- Fachin encaminhou à Procuradoria-Geral da República uma arguição de suspeição contra o ministro Dias Toffoli no caso Master; o processo tramita em sigilo e o protocolo ocorreu nos dias 10 e 12.
- A Polícia Federal anexou relatório de 11 de perícia em aparelhos de Daniel Vorcaro, ex-CEO do Master, mencionando supostas mensagens entre Toffoli e o acusado antes da investigação.
- A PF sugeriu que Toffoli fosse considerado suspeito; o ministro, porém, resiste à retirada da relatoria e interlocutores afirmam que está tranquilo com a condução do processo.
- A arguição de suspeição trata de possíveis vínculos ou interesses que possam comprometer a imparcialidade do relator, incluindo relações próximas, interesse direto ou recebimento de presentes.

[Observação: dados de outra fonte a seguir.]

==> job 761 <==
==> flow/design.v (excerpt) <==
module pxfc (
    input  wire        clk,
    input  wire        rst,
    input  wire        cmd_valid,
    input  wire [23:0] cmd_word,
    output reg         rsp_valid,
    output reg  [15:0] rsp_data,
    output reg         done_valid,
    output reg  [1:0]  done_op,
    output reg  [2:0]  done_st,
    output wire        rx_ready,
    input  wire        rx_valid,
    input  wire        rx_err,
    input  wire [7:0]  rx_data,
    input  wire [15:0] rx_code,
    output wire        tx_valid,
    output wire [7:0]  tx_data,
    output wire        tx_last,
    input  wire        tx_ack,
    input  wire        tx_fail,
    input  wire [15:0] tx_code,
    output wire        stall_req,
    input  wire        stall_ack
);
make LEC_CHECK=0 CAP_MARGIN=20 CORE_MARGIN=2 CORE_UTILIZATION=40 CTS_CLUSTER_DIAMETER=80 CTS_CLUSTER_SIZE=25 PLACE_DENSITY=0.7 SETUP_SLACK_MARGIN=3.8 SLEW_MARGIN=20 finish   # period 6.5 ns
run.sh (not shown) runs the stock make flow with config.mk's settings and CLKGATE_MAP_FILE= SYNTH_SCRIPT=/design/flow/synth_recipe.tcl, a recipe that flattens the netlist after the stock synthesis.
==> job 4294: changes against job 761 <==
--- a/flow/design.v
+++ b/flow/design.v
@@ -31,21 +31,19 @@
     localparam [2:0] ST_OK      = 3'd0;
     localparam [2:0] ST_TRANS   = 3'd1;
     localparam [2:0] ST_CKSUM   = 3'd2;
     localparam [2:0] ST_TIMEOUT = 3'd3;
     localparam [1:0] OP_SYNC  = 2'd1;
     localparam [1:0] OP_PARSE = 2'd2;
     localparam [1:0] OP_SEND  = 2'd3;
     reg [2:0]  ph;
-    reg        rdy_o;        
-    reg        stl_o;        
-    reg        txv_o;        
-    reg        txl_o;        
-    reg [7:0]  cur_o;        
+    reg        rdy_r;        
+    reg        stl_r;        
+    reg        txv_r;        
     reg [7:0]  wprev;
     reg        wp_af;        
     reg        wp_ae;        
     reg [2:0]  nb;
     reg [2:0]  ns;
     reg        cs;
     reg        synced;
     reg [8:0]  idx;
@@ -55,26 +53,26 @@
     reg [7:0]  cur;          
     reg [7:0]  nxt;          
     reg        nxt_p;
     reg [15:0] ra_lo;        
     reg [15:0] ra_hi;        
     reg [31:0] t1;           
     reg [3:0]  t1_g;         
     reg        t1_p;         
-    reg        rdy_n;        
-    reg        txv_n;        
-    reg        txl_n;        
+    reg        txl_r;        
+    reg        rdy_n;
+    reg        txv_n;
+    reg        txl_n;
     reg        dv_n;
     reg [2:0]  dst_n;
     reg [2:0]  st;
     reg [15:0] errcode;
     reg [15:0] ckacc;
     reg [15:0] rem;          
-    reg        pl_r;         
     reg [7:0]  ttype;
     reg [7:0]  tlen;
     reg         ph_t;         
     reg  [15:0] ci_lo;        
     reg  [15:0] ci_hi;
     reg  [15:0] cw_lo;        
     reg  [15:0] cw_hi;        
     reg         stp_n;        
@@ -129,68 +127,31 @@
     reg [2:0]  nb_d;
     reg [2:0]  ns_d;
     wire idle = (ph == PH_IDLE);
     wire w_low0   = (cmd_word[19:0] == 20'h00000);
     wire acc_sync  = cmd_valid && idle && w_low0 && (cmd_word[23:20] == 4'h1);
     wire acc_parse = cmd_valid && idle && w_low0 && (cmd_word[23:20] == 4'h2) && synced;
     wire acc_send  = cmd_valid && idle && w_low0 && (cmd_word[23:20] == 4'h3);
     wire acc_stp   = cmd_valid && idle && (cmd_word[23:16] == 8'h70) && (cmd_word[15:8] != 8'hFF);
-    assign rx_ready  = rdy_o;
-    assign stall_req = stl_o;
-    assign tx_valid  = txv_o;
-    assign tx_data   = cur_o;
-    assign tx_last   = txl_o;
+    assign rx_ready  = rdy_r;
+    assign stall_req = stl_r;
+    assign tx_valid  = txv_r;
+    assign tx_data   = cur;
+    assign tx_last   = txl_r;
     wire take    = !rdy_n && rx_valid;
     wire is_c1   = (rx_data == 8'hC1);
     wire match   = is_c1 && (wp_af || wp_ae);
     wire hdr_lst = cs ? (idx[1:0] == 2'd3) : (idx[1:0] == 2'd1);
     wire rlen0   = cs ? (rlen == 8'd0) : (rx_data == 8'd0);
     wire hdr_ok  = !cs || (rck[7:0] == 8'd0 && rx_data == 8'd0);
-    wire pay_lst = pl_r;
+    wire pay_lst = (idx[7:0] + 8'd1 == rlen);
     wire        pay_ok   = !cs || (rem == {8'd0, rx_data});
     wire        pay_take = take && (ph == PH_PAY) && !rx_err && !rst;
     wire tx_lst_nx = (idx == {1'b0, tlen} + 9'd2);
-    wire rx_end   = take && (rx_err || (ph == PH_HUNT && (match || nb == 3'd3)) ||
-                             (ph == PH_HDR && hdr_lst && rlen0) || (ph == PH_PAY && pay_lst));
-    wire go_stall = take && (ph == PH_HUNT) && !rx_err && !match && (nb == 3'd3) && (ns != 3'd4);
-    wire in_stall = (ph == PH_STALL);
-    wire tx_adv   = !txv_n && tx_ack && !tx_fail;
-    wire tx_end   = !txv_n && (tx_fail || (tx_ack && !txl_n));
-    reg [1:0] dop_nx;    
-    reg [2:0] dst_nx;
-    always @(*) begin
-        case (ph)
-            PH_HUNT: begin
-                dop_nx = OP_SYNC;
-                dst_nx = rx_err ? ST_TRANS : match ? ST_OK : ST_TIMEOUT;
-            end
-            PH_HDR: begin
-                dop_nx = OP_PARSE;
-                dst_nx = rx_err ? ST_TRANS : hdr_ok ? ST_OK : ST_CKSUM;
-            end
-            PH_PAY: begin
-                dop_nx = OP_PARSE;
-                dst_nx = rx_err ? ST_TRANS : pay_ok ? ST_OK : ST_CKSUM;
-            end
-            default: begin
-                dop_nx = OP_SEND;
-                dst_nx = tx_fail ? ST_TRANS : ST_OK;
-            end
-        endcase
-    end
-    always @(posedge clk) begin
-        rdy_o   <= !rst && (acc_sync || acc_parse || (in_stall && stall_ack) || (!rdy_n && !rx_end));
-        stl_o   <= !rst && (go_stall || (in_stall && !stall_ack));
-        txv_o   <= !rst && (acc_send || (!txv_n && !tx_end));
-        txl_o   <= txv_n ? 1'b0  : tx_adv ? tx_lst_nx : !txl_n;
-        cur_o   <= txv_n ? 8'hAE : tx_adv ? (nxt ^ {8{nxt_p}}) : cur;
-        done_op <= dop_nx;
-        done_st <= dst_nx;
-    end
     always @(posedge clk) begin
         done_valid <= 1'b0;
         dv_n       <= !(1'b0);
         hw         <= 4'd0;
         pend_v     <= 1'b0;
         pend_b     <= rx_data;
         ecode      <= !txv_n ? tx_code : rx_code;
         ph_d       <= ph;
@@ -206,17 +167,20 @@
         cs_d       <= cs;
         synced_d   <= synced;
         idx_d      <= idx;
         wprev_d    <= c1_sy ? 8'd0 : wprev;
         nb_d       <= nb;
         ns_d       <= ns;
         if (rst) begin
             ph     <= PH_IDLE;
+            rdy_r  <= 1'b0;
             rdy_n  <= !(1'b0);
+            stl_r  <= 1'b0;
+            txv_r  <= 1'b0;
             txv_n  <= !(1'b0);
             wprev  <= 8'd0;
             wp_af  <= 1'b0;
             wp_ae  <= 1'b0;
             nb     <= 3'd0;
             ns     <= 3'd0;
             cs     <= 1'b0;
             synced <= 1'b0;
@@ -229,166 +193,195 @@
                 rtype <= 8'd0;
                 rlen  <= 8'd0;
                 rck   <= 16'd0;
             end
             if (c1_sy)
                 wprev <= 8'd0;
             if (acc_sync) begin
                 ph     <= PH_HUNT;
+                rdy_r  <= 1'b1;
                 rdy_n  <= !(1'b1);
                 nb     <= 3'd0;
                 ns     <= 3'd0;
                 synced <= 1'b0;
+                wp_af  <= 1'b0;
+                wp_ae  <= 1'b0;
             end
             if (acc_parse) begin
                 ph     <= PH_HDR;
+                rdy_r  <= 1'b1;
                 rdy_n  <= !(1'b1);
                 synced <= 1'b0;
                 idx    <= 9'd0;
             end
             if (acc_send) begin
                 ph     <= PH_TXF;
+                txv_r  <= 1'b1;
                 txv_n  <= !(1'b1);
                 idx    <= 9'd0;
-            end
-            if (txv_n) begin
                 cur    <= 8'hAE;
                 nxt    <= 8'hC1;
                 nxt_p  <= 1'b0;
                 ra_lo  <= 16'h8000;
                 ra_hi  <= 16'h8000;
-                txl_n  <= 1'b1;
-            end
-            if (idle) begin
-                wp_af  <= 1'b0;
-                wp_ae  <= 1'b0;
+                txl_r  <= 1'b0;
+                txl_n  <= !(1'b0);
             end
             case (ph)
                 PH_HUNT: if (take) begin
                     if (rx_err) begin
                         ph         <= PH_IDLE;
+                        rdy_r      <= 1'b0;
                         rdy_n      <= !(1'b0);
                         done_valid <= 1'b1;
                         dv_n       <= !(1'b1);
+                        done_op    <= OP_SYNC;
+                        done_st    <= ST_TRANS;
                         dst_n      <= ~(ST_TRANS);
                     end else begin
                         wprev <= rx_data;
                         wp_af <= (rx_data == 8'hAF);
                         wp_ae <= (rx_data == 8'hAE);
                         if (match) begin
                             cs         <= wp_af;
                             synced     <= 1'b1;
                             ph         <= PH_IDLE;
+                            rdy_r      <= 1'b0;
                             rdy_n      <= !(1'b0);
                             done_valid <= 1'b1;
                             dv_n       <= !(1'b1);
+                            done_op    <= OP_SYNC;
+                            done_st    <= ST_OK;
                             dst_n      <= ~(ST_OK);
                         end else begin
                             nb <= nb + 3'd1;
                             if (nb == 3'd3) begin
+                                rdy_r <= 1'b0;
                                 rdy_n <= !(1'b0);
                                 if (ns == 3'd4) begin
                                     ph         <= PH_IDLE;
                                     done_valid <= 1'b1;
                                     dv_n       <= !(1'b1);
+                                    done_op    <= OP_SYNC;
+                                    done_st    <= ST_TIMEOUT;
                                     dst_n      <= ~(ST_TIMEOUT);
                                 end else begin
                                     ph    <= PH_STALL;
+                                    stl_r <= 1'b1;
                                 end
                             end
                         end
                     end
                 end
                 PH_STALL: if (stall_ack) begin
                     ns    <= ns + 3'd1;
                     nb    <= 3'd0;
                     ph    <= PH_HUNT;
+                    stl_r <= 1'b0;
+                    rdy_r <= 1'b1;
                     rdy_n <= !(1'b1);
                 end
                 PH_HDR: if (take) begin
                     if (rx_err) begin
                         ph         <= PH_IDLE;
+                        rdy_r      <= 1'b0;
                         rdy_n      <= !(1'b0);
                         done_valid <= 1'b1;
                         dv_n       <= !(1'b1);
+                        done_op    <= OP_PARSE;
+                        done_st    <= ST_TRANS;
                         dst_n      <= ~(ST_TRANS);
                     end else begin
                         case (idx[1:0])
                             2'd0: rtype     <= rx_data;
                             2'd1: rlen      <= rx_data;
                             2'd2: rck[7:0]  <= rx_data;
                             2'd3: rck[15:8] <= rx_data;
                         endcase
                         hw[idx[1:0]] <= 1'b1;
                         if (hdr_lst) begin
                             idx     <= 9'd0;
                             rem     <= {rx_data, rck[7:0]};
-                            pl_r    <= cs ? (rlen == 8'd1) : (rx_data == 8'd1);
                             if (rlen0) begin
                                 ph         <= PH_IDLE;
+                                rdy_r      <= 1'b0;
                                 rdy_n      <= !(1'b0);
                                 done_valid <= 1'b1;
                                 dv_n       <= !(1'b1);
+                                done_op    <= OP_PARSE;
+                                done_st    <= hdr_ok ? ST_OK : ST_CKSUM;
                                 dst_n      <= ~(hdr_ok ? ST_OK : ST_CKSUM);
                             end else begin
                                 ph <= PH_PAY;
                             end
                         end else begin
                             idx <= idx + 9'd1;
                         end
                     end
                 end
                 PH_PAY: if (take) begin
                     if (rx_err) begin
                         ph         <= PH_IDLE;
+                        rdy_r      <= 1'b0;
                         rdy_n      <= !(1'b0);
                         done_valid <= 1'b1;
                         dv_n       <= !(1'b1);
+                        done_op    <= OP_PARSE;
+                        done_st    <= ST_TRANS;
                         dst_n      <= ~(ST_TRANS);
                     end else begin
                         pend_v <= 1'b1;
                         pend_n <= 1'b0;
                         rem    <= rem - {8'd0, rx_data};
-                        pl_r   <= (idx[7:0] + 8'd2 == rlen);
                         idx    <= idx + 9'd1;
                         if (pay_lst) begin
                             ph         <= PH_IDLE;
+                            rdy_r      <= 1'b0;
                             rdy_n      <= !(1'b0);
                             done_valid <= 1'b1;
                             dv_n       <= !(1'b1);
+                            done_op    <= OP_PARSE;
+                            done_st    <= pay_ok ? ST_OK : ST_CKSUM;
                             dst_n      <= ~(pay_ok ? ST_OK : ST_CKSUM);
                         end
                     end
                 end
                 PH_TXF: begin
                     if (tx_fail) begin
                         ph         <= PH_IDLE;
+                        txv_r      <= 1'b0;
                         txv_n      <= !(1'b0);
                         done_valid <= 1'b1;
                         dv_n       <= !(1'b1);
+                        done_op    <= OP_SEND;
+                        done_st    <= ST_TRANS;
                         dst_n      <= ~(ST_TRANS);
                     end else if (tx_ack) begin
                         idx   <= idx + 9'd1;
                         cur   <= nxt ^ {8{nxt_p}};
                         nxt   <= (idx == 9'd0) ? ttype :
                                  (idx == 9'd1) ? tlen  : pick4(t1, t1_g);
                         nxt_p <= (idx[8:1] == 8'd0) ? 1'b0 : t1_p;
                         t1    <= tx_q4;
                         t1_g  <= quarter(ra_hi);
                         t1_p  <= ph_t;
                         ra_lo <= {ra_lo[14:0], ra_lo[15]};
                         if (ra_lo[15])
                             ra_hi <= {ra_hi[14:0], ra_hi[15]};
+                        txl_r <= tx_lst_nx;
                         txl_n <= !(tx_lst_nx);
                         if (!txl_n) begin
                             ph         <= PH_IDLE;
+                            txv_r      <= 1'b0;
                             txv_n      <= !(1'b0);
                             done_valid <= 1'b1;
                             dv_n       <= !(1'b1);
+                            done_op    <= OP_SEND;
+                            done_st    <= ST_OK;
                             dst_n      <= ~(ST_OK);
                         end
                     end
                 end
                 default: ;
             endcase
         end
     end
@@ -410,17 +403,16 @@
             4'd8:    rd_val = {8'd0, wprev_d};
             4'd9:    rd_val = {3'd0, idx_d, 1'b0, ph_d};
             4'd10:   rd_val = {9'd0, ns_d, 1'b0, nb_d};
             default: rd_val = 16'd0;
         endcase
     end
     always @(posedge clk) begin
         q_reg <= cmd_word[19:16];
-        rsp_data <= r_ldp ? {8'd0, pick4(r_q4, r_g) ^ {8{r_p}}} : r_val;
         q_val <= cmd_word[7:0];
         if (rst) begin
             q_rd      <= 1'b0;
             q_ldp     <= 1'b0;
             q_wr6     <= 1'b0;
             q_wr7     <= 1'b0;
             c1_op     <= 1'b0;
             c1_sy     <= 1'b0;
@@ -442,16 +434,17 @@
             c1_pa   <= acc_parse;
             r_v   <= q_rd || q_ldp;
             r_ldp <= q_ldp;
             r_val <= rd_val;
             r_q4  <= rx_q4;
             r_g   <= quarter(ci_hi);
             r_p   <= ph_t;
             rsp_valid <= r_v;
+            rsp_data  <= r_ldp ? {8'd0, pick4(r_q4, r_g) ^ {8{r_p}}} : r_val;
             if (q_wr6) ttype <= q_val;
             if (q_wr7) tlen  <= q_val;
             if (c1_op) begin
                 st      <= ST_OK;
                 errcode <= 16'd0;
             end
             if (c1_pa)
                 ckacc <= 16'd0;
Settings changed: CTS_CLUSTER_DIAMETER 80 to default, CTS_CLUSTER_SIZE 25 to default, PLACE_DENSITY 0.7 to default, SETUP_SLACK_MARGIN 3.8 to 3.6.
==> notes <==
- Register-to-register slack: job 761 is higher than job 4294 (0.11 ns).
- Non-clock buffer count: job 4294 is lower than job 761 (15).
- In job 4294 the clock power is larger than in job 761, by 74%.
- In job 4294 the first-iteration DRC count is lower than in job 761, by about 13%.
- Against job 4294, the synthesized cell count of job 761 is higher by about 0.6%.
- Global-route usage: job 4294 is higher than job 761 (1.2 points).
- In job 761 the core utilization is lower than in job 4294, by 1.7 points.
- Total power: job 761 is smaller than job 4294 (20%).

- O trâmite prevê manifestação da PGR, que decidirá se reconhece a suspeição; caso não reconheça, Toffoli enviará resposta por escrito; após isso, o caso retorna ao STF para decisão dos ministros.
O presidente do STF, Edson Fachin, encaminhou à Procuradoria-Geral da República uma arguição de suspeição contra o ministro Dias Toffoli, relator do processo envolvendo o Banco Master. O protocolo foi feito nesta terça-feira 10 e formalizado na quinta-feira 12, com tramitação em sigilo.
A investigação aponta possíveis vínculos de Toffoli com o caso que podem comprometer a imparcialidade. A PGR tem prazo de até 15 dias para se manifestar, mas Fachin pode definir esse tempo, dentro da prerrogativa do cargo.
Nesta quarta-feira 11, a Polícia Federal encaminhou o relatório da perícia em aparelhos de Daniel Vorcaro, ex-CEO do Master. O documento traz menção ao ministro, indicando mensagens entre Toffoli e Vorcaro antes da investigação.
A PF recomendou a suspeição de Toffoli no processo. O ministro tem usado postura de resistência às investidas de afastá-lo da relatoria. interlocutores próximos afirmam que ele está tranquilo com a condução do caso.
A arguição de suspeição é instrumento para questionar a imparcialidade de magistrados. Entre motivos estão vínculos próximos com as partes, interesse direto no resultado ou recebimento de presentes.
Após autuação, a PGR tem prazo automático para manifestar-se. O ministro pode reconhecer a suspeição ou não. Se não reconhecer, responderá por escrito, conforme já encaminhado por Toffoli a Fachin.
O relator da arguição é Fachin, por sua condição de presidente do STF. Após a manifestação da PGR, o processo retorna ao Supremo para julgamento pelos demais ministros da Corte.